Collected data:
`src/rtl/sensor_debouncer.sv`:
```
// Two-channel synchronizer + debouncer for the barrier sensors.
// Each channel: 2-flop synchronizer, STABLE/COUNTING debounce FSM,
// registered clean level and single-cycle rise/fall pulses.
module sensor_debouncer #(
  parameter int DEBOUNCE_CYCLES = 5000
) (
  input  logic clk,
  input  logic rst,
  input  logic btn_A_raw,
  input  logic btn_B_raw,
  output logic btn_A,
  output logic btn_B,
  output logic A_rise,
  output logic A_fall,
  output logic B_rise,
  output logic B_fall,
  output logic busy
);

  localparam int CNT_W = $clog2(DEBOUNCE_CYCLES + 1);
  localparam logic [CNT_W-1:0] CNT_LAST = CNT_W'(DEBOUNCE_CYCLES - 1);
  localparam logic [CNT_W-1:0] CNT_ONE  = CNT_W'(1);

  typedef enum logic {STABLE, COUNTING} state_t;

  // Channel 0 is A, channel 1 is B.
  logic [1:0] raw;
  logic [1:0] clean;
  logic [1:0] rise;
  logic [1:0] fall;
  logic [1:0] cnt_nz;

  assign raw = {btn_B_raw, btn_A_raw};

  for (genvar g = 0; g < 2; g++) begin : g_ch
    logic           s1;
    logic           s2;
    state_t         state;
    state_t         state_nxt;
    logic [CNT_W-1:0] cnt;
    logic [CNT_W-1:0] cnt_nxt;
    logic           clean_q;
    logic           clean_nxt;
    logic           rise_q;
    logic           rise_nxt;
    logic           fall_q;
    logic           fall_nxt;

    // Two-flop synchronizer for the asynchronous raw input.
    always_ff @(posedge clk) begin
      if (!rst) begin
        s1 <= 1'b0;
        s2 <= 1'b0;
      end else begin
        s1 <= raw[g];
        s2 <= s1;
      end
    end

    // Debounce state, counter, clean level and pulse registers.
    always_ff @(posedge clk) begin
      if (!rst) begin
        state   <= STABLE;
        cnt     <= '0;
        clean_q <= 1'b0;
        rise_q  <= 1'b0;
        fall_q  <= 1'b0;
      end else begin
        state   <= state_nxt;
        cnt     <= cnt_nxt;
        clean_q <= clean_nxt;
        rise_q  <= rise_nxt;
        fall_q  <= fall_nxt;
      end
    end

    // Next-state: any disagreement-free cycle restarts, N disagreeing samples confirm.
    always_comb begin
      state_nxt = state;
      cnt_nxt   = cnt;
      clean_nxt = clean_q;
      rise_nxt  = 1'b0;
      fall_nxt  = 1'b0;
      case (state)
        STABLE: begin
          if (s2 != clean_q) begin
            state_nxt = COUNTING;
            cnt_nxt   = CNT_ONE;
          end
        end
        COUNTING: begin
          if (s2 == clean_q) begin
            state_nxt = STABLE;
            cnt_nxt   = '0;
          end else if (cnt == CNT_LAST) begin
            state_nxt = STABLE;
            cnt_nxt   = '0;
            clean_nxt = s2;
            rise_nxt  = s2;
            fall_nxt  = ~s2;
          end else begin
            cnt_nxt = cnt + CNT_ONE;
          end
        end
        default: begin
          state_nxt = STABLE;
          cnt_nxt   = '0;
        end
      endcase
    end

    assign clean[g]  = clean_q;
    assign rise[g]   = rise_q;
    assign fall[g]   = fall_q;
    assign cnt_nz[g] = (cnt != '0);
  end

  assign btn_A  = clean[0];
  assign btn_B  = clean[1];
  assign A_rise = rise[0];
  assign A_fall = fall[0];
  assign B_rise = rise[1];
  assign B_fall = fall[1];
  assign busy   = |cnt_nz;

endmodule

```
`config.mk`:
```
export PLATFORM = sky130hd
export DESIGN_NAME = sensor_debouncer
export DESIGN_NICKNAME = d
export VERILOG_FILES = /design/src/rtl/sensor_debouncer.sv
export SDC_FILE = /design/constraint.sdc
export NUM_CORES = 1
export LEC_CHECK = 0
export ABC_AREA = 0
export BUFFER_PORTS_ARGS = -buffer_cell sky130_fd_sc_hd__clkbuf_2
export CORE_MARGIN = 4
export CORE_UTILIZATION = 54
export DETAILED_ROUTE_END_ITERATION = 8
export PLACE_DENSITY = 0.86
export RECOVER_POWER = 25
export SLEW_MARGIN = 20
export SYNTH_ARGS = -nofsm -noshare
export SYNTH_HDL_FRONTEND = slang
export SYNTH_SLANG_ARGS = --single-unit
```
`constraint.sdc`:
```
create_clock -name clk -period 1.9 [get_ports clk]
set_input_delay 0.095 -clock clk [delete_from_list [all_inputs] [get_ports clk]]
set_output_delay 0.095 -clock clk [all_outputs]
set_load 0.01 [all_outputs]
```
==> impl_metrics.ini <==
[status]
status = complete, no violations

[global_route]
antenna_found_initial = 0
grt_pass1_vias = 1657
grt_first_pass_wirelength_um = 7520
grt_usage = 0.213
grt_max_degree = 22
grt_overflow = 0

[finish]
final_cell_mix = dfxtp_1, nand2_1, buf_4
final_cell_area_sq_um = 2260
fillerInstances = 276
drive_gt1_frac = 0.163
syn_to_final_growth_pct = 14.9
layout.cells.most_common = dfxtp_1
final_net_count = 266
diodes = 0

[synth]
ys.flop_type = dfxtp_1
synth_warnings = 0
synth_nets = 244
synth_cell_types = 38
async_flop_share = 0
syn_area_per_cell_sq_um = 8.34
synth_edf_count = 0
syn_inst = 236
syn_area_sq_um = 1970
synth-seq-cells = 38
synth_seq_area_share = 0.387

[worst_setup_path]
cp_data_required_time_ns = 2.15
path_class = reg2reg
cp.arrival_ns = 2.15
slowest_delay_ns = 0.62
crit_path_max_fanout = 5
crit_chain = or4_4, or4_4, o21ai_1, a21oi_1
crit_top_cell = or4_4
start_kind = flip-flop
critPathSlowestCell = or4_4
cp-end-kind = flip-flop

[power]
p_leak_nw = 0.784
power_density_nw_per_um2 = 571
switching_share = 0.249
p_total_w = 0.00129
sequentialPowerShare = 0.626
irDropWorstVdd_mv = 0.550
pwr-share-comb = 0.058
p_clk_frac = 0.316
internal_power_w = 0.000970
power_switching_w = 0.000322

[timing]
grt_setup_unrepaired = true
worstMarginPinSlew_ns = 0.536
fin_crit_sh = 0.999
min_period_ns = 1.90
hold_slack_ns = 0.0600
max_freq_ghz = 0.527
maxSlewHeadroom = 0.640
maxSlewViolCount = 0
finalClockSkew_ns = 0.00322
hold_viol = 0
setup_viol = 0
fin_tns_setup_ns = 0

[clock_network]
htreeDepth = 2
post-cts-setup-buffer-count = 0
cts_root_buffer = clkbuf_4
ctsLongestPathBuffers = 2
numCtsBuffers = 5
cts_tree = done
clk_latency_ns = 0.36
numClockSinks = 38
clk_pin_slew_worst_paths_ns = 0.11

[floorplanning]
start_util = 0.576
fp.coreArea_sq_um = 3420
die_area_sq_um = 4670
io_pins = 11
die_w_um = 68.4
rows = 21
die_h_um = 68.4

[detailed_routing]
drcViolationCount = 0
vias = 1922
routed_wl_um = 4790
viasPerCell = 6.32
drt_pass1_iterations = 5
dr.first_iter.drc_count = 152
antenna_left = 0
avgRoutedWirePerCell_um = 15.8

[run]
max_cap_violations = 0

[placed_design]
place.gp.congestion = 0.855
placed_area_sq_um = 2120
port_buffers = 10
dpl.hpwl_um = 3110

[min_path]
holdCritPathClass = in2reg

_What this task involves_
Starting at the line that has "[detailed_routing]" and ending at the line that has "[placed_design]", please write out the lines above exactly, leaving out all others.

_Your solution_
[detailed_routing]
drcViolationCount = 0
vias = 1922
routed_wl_um = 4790
viasPerCell = 6.32
drt_pass1_iterations = 5
dr.first_iter.drc_count = 152
antenna_left = 0
avgRoutedWirePerCell_um = 15.8

[run]
max_cap_violations = 0

[placed_design]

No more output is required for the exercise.